◆ **Aim of the task**
From the line that contains "create_clock -name Clock" to the end of the records below, copy every line exactly. Both the first and last of these lines count.

◆ **Data for processing**
_ _ _ _

$ cat config.mk
export PLATFORM = sky130hd
export DESIGN_NAME = alu_cmd_driver
export DESIGN_NICKNAME = d
export VERILOG_FILES = /design/src/rtl/alu_cmd_driver.sv
export SDC_FILE = /design/constraint.sdc
export NUM_CORES = 1
export LEC_CHECK = 0
export CAP_MARGIN = 20
export CORE_MARGIN = 1
export CORE_UTILIZATION = 49
export CTS_CLUSTER_SIZE = 8
export DETAILED_ROUTE_END_ITERATION = 12
export GPL_TIMING_DRIVEN = 0
export HOLD_SLACK_MARGIN = 0.15
export PLACE_DENSITY = 0.84
export SLEW_MARGIN = 20
export SYNTH_ARGS = -nofsm -noshare
export SYNTH_HDL_FRONTEND = slang
export SYNTH_SLANG_ARGS = --single-unit
export TNS_END_PERCENT = 100
$ cat constraint.sdc
create_clock -name Clock -period 2.2 [get_ports Clock]
set_input_delay 0.22 -clock Clock [delete_from_list [all_inputs] [get_ports Clock]]
set_output_delay 0.22 -clock Clock [all_outputs]
set_load 0.01 [all_outputs]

_ _ _ _

◆ **The completed task**
create_clock -name Clock -period 2.2 [get_ports Clock]
set_input_delay 0.22 -clock Clock [delete_from_list [all_inputs] [get_ports Clock]]
set_output_delay 0.22 -clock Clock [all_outputs]
set_load 0.01 [all_outputs]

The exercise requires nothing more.